Now we can push this further to add more attributes to the edge data:

def random_color_channel() -> float:
    if not hasattr(random_color_channel, 'rand'):
        random_color_channel.rand = random.Random(42)
    return random_color_channel.rand.uniform(0.5, 1)

def random_rgb_color() -> tuple[float, float, float]:
    return random_color_channel(),
           random_color_channel(),
           random_color_channel()

edge_rows = [
    dict(src='a', dest='b', weight=1, color=random_rgb_color()),
    dict(src='a', dest='c', weight=3, color=random_rgb_color()),
    dict(src='b', dest='d', weight=2, color=random_rgb_color()),
    dict(src='c', dest='c', weight=1, color=random_rgb_color()),
    dict(src='c', dest='e', weight=2, color=random_rgb_color()),
    dict(src='e', dest='b', weight=1, color=random_rgb_color()),
]
edge_list_df: pd.DataFrame = pd.DataFrame(edge_rows)
graph = nx.from_pandas_edgelist(edge_list_df,
                                source='src',
                                target='dest',
                                edge_attr=['weight', 'color'],
                                create_using=nx.DiGraph)
edge_weights = nx.get_edge_attributes(graph, 'weight')
edge_colors = nx.get_edge_attributes(graph, 'color').values()
node_positions: NodeLayout  = nx.circular_layout(graph)
nx.draw(graph, pos=node_positions, **draw_params(edge_color=edge_colors))
nx.draw_networkx_edge_labels(graph, pos=node_positions,
                             **edge_label_params(edge_labels=edge_weights))
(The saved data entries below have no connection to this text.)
--- src/rtl/led_pkg.sv ---
// led_pkg: shared mode and channel-state encodings for the LED pattern engine
package led_pkg;
  typedef enum logic [1:0] {
    MODE_OFF   = 2'd0,
    MODE_ON    = 2'd1,
    MODE_BLINK = 2'd2,
    MODE_BURST = 2'd3
  } mode_t;
  typedef enum logic [1:0] {
    ST_IDLE   = 2'd0,
    ST_SOLID  = 2'd1,
    ST_PH_ON  = 2'd2,
    ST_PH_OFF = 2'd3
  } ch_state_t;
endpackage

--- src/rtl/led_channel.sv ---
// led_channel: one LED channel FSM (clk/rst_n, tick, pwm_cnt, we+mode/half/count/bright config in; led/busy/done registered out)
module led_channel
  import led_pkg::*;
#(
  parameter int PERIOD_W = 16,
  parameter int COUNT_W  = 8,
  parameter int PWM_W    = 8
) (
  input  logic                clk,
  input  logic                rst_n,
  input  logic                tick,
  input  logic [PWM_W-1:0]    pwm_cnt,
  input  logic                we,
  input  mode_t               mode,
  input  logic [PERIOD_W-1:0] half,
  input  logic [COUNT_W-1:0]  count,
  input  logic [PWM_W-1:0]    bright,
  output logic                led,
  output logic                busy,
  output logic                done
);
  ch_state_t st, st_n;
  logic [PERIOD_W-1:0] timer, timer_n, half_q, half_n, half_v;
  logic [COUNT_W-1:0] remain, remain_n;
  logic [PWM_W-1:0] bright_q, bright_n;
  logic burst, burst_n, done_n, pwm_on;
  assign half_v = (half == '0) ? PERIOD_W'(1) : half;
  assign pwm_on = (&bright_q) | (pwm_cnt < bright_q);
  always_comb begin
    st_n     = st;
    timer_n  = timer;
    half_n   = half_q;
    remain_n = remain;
    bright_n = bright_q;
    burst_n  = burst;
    done_n   = 1'b0;
    if (we) begin
      half_n   = half_v;
      timer_n  = half_v;
      remain_n = count;
      bright_n = bright;
      burst_n  = mode == MODE_BURST;
      done_n   = mode == MODE_BURST && count == '0;
      st_n     = mode == MODE_OFF ? ST_IDLE :
                 mode == MODE_ON ? ST_SOLID :
                 (mode == MODE_BURST && count == '0) ? ST_IDLE : ST_PH_ON;
    end else if (tick && (st == ST_PH_ON || st == ST_PH_OFF)) begin
      if (timer != PERIOD_W'(1)) begin
        timer_n = timer - 1'b1;
      end else if (st == ST_PH_ON) begin
        st_n    = ST_PH_OFF;
        timer_n = half_q;
      end else if (burst && remain == COUNT_W'(1)) begin
        st_n   = ST_IDLE;
        done_n = 1'b1;
      end else begin
        st_n     = ST_PH_ON;
        timer_n  = half_q;
        remain_n = burst ? remain - 1'b1 : remain;
      end
    end
  end
  always_ff @(posedge clk or negedge rst_n) begin
    if (!rst_n) begin
      st       <= ST_IDLE;
      timer    <= '0;
      half_q   <= '0;
      remain   <= '0;
      bright_q <= '0;
      burst    <= 1'b0;
      led      <= 1'b0;
      busy     <= 1'b0;
      done     <= 1'b0;
    end else begin
      st       <= st_n;
      timer    <= timer_n;
      half_q   <= half_n;
      remain   <= remain_n;
      bright_q <= bright_n;
      burst    <= burst_n;
      led      <= (st == ST_SOLID || st == ST_PH_ON) && pwm_on;
      busy     <= st != ST_IDLE;
      done     <= done_n;
    end
  end
endmodule

--- src/rtl/led_pattern_gen.sv ---
// led_pattern_gen: multi-channel LED pattern engine (clk/rst_n, cfg_* valid/ready config port in; led/busy/done per channel out)
module led_pattern_gen
  import led_pkg::*;
#(
  parameter int NUM_CH   = 4,
  parameter int CLK_HZ   = 27_000_000,
  parameter int TICK_HZ  = 1000,
  parameter int PERIOD_W = 16,
  parameter int COUNT_W  = 8,
  parameter int PWM_W    = 8,
  localparam int CH_W    = NUM_CH > 1 ? $clog2(NUM_CH) : 1
) (
  input  logic                clk,
  input  logic                rst_n,
  input  logic                cfg_valid,
  output logic                cfg_ready,
  input  logic [CH_W-1:0]     cfg_ch,
  input  logic [1:0]          cfg_mode,
  input  logic [PERIOD_W-1:0] cfg_half,
  input  logic [COUNT_W-1:0]  cfg_count,
  input  logic [PWM_W-1:0]    cfg_bright,
  output logic [NUM_CH-1:0]   led,
  output logic [NUM_CH-1:0]   busy,
  output logic [NUM_CH-1:0]   done
);
  localparam int DIV   = CLK_HZ / TICK_HZ;
  localparam int DIV_W = $clog2(DIV);
  logic [DIV_W-1:0] pre;
  logic [PWM_W-1:0] pwm_cnt;
  logic tick;
  assign tick = pre == DIV_W'(DIV - 1);
  always_ff @(posedge clk or negedge rst_n) begin
    if (!rst_n) begin
      pre       <= '0;
      pwm_cnt   <= '0;
      cfg_ready <= 1'b0;
    end else begin
      pre       <= tick ? '0 : pre + 1'b1;
      pwm_cnt   <= pwm_cnt + 1'b1;
      cfg_ready <= 1'b1;
    end
  end
  for (genvar i = 0; i < NUM_CH; i++) begin : g_ch
    led_channel #(
      .PERIOD_W(PERIOD_W),
      .COUNT_W (COUNT_W),
      .PWM_W   (PWM_W)
    ) u_ch (
      .clk    (clk),
      .rst_n  (rst_n),
      .tick   (tick),
      .pwm_cnt(pwm_cnt),
      .we     (cfg_valid && cfg_ready && cfg_ch == CH_W'(i)),
      .mode   (mode_t'(cfg_mode)),
      .half   (cfg_half),
      .count  (cfg_count),
      .bright (cfg_bright),
      .led    (led[i]),
      .busy   (busy[i]),
      .done   (done[i])
    );
  end
endmodule
--- config.mk ---
export PLATFORM = sky130hd
export DESIGN_NAME = led_pattern_gen
export DESIGN_NICKNAME = d
export VERILOG_FILES = /design/src/rtl/led_pkg.sv /design/src/rtl/led_channel.sv /design/src/rtl/led_pattern_gen.sv
export SDC_FILE = /design/constraint.sdc
export NUM_CORES = 1
export LEC_CHECK = 0
export BUFFER_PORTS_ARGS = -buffer_cell sky130_fd_sc_hd__buf_2
export CAP_MARGIN = 20
export CORE_ASPECT_RATIO = 0.9
export CORE_MARGIN = 3
export CORE_UTILIZATION = 45
export CTS_CLUSTER_SIZE = 30
export DETAILED_ROUTE_END_ITERATION = 10
export GPL_TIMING_DRIVEN = 0
export SYNTH_ARGS = -nofsm -noshare
export SYNTH_HDL_FRONTEND = slang
export SYNTH_SLANG_ARGS = --single-unit
--- constraint.sdc ---
create_clock -name clk -period 3.2 [get_ports clk]
set_clock_uncertainty 0.1 [all_clocks]
set_input_delay 0.64 -clock clk [delete_from_list [all_inputs] [get_ports clk]]
set_output_delay 0.64 -clock clk [all_outputs]
set_load 0.05 [all_outputs]
Word level (Yosys, flattened, before mapping)
Index checks and enable logic that the tools add are counted.

Flip-flop bits (word level): 240. Input port bits: 39. Word-level logic and storage cells: 246.

Add/sub/neg operators: 10. Magnitude comparators: 4. Equal/unequal tests: 42. Muxes and demuxes: 89. Bitwise gates (word level): 4. Reduce and logical (&&, ||, !) cells: 58.

Operators by type and width (number): $mux W16 (21); $mux W8 (24); $ne A16 B1 Y1 const B (4); $sub A16 B1 Y16 const B (4); $mux W2 (23); $eq A8 B1 Y1 const B (4); $lt A8 B8 Y1 (4); $reduce_and A8 Y1 (4); $sub A8 B1 Y8 const B (4); $ne A2 B1 Y1 const B (12); $reduce_bool A2 Y1 (12); $eq A2 B2 Y1 const B (11); $mux W1 (20); $reduce_and A5 Y1 (4); $logic_and A1 B1 Y1 (18); $logic_not A16 Y1 (1); $ne A4 B1 Y1 const B (4); $reduce_and A2 Y1 (8); $add A15 B1 Y15 const B (1); $eq A15 B15 Y1 const B (1); $mux W15 (1); $eq A2 B1 Y1 const B (6); $add A8 B1 Y8 const B (1); $logic_not A8 Y1 (1); 3 further kinds (14).

Longest topological paths before layout
Depth after elaboration: 7. Mapped depth: 10. Depth with buffers taken out: 8.

Hierarchy
From an unflattened synthesis, not the netlist that was laid out.

Cells, all modules: 1469. Area total of the unflattened synthesis: 13684.4 um^2.

Modules (own cells, without submodules): led_channel at g_ch[0].u_ch ... (instances 3, cells each 342, area each 3164.3 um^2, sequential area each 1351.3 um^2); led_channel at g_ch[3].u_ch (instances 1, cells each 346, area each 3130.5 um^2, sequential area each 1351.3 um^2); led_pattern_gen (instances 1, cells each 97, area each 1061.0 um^2, sequential area each 600.6 um^2).

Worst setup path after synthesis
Ideal clock, no wire load.

Path type: reg-to-reg. From: register pre[10]. To: register g_ch[1].u_ch.remain[4]. Setup time: 82 ps. Arrival time: 2571 ps. Data required time: 3018 ps. Setup slack: 447 ps. Cell stages (with the launch flop): 8. Clock period less this slack: 2753 ps. Cell sequence: dfrtp_1 -> or4b_1 -> or4_1 -> buf_6 -> nor4_4 -> nand2_2 -> or4_1 -> a31oi_1.

Cells in the longest elaborated chain, start to end: 4.

Ends and longest elaborated chain: start: declaration (line led_pattern_gen.sv:28) `logic [DIV_W-1:0] pre;`; start signal: assignment (line led_pattern_gen.sv:38) `pre <= tick ? '0 : pre + 1'b1;`; $eq A15 B15 Y1 (line led_pattern_gen.sv:31) `assign tick = pre == DIV_W'(DIV - 1);`; $logic_and A1 B1 Y1 (line led_channel.sv:47) `end else if (tick && (st == ST_PH_ON || st == ST_PH_OFF)) begin`; $reduce_bool A2 Y1 (no line); $reduce_and A5 Y1 (no line); end signal: assignment (line led_channel.sv:78) `remain <= remain_n;`; end: declaration (line led_channel.sv:24) `logic [COUNT_W-1:0] remain, remain_n;`.

Every way passes these cells. A chain may end at the register's enable or synchronous reset.

Worst setup path in the final report
From: register pre[10]. To: register g_ch[1].u_ch.timer[3].

Cells in the longest elaborated chain, start to end: 4.

Ends and longest elaborated chain: $eq A15 B15 Y1 (line led_pattern_gen.sv:31); $logic_and A1 B1 Y1 (line led_channel.sv:47); $reduce_bool A2 Y1 (no line); $reduce_and A2 Y1 (no line); end signal: assignment (line led_channel.sv:76) `timer <= timer_n;`; end: declaration (line led_channel.sv:23) `logic [PERIOD_W-1:0] timer, timer_n, half_q, half_n, half_v;`.

Every way passes these cells.

==> flow_summary.ini <==
[synthesis]
synth_seq_cells = 240
synth_area_leaders = dfrtp_1 (45%), nand2_1 (8.8%), ha_1 (5.5%), o21ai_0 (5.3%), nor2_1 (2.9%)
synthFlopType = dfrtp_1
yosysTopAreaCell = dfrtp_1
synthDistinctLibCells = 73
syn_area_per_cell_sq_um = 8.76
ys.warnings.count = 0
ys_async_sr_fraction = 1.00
synth_fp_nets = 1611
synth_top_area_frac = 0.453
synth-edff-count = 0
syn_area_sq_mm = 0.0133
synth_cells = 1514
ys_seq_area_frac = 0.453

[sta]
fmax_mhz = 333
finalSetupViolations = 0
hold_viol = 0
post-route-min-period_ps = 3010
final_max_slew_viol_count = 0
setup-tns-final_ps = 0
timing.final.ws_setup_ps = 193
worstMarginPinSlew_ps = 1150
rsz0062_at_grt = yes
slew_headroom = 0.224
post-route-period-util = 0.940

[worst_setup_path]
end_kind = flop
reg2regPathDepth = 8
cp_num_cells = 8
worstPathCellList = or4b_1 -> nor4_4 -> buf_4 -> clkbuf_4 -> o21ai_1 -> a31oi_2 -> mux2i_1 -> o21ai_0
cp_max_fo = 10
cp_data_arrival_time_ps = 3310
start_kind = flop
critPathBufInv = 2
crit_path_top_delay_cell = or4b_1
crit_path_max_incr_delay_ps = 620
criticalPathCategory = flop to flop
critical_path_required_ps = 3510
path_delay_family = simple AND/OR/NAND/NOR gates

[pwr]
power_density_mw_per_mm2 = 619
irDropWorstVdd_mv = 0.429
power_leakage_nw = 6.61

[drt]
ant_nets = 0
routed_wl_mm = 40.5
vias = 11700
wl_per_cell_um = 20.1
avgViaCountPerCell = 5.81
drc_errors = 0
dr.pass1.iters = 6
drt_iter0_drc = 1028

[clocking]
clock_latency_ps = 550
cts_root_buffer = clkbuf_16
cts-htree-levels = 1
cts_sinks = 240
cts_tree = built
cts_buffer_depth = 3
path_clk_slew_ps = 60
numCtsBuffers = 29

[die]
ioPinCount = 52
coreArea_sq_mm = 0.0284
initial_utilization = 0.466
die_w_um = 187
die-area_sq_mm = 0.0316
num_rows = 58
die-height_um = 169

[global_routing]
grt_max_degree = 108
antenna_found_initial = 0
grt_pass1_vias = 11400
overflow = 0
grt_pass1_wl_mm = 64.5
grt_use_total = 0.256

[place]
dp_slack_ps = -995
placed_cells = 1956
place_area_sq_mm = 0.0141
gp_congestion = 0.908
dpl.hpwl_mm = 27.9
port_buffers = 50

[hold_path]
min_path_type = primary input to flop
hold_depth = 3

[layout]
drive_above_1_share = 0.0977
final_cell_area_sq_mm = 0.0152
insertedDiodeCount = 0
final_cells = 2017
area_growth_pct = 14.5
utilization = 0.534
nets = 1701

[job]
cap_violations = 0

[outcome]
status = finished clean
==> path summary, 6_finish.rpt <==
path	start	endpoint	slack [ps]
max in group asynchronous	rst_n	g_ch[0].u_ch.timer[8]	1230
worst min-delay path	cfg_bright[0]	g_ch[0].u_ch.bright_q[0]	270
worst max register to register	pre[10]	g_ch[1].u_ch.timer[3]	190
worst max-delay path	pre[10]	g_ch[1].u_ch.timer[3]	190
worst min register to register	g_ch[3].u_ch.half_q[9]	g_ch[3].u_ch.half_q[9]	370
min in group asynchronous	rst_n	pre[5]	520
==> stage by stage <==
step,hold WS (ps),power [mW]
detailed placement,359,6.11
global route,256,9.92
finish,275,9.39
CTS,248,9.42
global placement,353,6.05
floorplan,244,5.48
==> where the power goes <==
part | switching, mW | total [mW] | internal [mW]
combinational | 1.17 | 2.01 | 0.832
clock | 1.32 | 3.25 | 1.93
sequential | 0.522 | 4.13 | 3.61
total | 3.02 | 9.39 | 6.37
==> layout make-up <==
class	count	area, sq um
fillers	2712	13300
clock buffers	42	855
clock inverters	12	92.6
repair buffers	59	370
well taps	390	488
inverters	67	251
multi-input cells	1127	6750
flip-flops and latches	240	6010
plain buffers	80	368
==> cell usage in the layout (no fill, tap or decap), types with 10 or more instances in the layout <==
| cell type | count |
|---|---|
| nand2b_1 | 11 |
| a31oi_1 | 18 |
| o21ai_0 | 139 |
| nand3_1 | 39 |
| nand4_1 | 26 |
| o21a_1 | 28 |
| or4_1 | 10 |
| nand2_1 | 311 |
| nor3_1 | 34 |
| a21oi_1 | 50 |
| xor2_1 | 35 |
| o211ai_1 | 21 |
| or3_1 | 13 |
| o31ai_1 | 10 |
| nor2_1 | 102 |
| clkbuf_16 | 29 |
| xnor2_1 | 28 |
| ha_1 | 58 |
| buf_2 | 52 |
| inv_1 | 67 |
| nor4_1 | 17 |
| dfrtp_1 | 240 |
| buf_4 | 18 |
| clkbuf_1 | 58 |
| a211oi_1 | 19 |
==> worst register-to-register path: stages (launching register included) <==
cell and delay [ps]:
dfrtp_1 410, or4b_1 620, nor4_4 230, buf_4 190
clkbuf_4 240, o21ai_1 300, a31oi_2 470, mux2i_1 240
o21ai_0 90
==> cells in the mapped netlist, drive strengths merged (19+ instances only) <==
cell and count:
buf 21, nor2 105, o211ai 21, ha 58, nand2 312, a21oi 51, clkbuf 59, a211oi 19
nand3 39, o21a 28, a31oi 19, dfrtp 240, xor2 35, nand4 27, inv 67, o21ai 144
nor4 24, nor3 35, xnor2 28
==> flip-flops by register name, summed over array words and instances, names as in the netlist, 4 cells and up <==
register,cells
g_ch.u_ch.remain,32
g_ch.u_ch.burst,4
pre,15
g_ch.u_ch.led,4
g_ch.u_ch.timer,64
g_ch.u_ch.st,8
g_ch.u_ch.done,4
g_ch.u_ch.half_q,64
g_ch.u_ch.bright_q,32
g_ch.u_ch.busy,4
pwm_cnt,8
==> repair_timing <==
action / 4_1_cts / 5_1_grt
endpoints found under the setup margin: 82 / 66
pin swaps: 2 / 3
hold buffers: 1 / 0
buffers inserted: 3 / 3
resized for setup: 11 / 18
endpoints found under the hold margin: 57 / 0
==> layer usage <==
metal  up-vias  global-route usage  part of all wire
met5         -                   0                 0
met4         0              0.0914             0.039
met3        81              0.0408             0.060
met2       383               0.393              0.44
met1      5703               0.368              0.47
li1       5544                   -                 -
==> logic make-up (layout without fill, tap and decap cells) <==
| group | count (synthesis) | after routing | synth area share |
|---|---|---|---|
| AND/OR/NAND/NOR | 627 | 627 | 0.220 |
| AO/OA/AOI/OAI | 367 | 367 | 0.175 |
| flip-flops | 240 | 240 | 0.453 |
| buffers and inverters | 147 | 260 | 0.0460 |
| XOR/XNOR | 63 | 63 | 0.0416 |
| adder cells (fa/ha/maj) | 58 | 58 | 0.0547 |
| multiplexers | 11 | 11 | 0.00878 |
| other | 1 | 1 | 0.000283 |
Note: power is estimated with default switching activity, not from simulation.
Now we’re adding some complexity:

Edges have two attributes: weight and color.
The color is an RGB triple where each channel is a float in the range [0, 1].
When using nx.from_pandas_edgelist() to produce a graph we have to tell it about the per-edge attributes: edge_attr=['weight', 'color']
NetworkX doesn’t do much with complex edges so we have to extract the data as edge_weights and edge_colors to use later as parameters.
The nx.draw() function has limited smarts on some forms of rendering, so we include use of nx.draw_networkx_edge_labels() to render the weights as values on each edge.
The way nx.draw() and nx.draw_networkx_edge_labels() share an understanding of node locations is via the node_positions layout object. In the previous examples it was only used once per rendering so its role was less apparent, but here we see it used to layer on rendering details. The object provides node coordinates in the rendering. I added a Python type alias to cover the kinds of data passed back by various layout algorithms:

NodeLayout: typing.TypeAlias = dict[typing.Hashable, list[float]]

Now we get a much richer rendering with per-edge weight labels and per-edge colors:

In future articles I expect to need to use various analytic techniques on graphs. Even without that, NetworkX can help with rendering images that support an explanation for how data is being transformed or analyzed.

References

Edits

2025-08-22: Added terminology for inedges and outedges.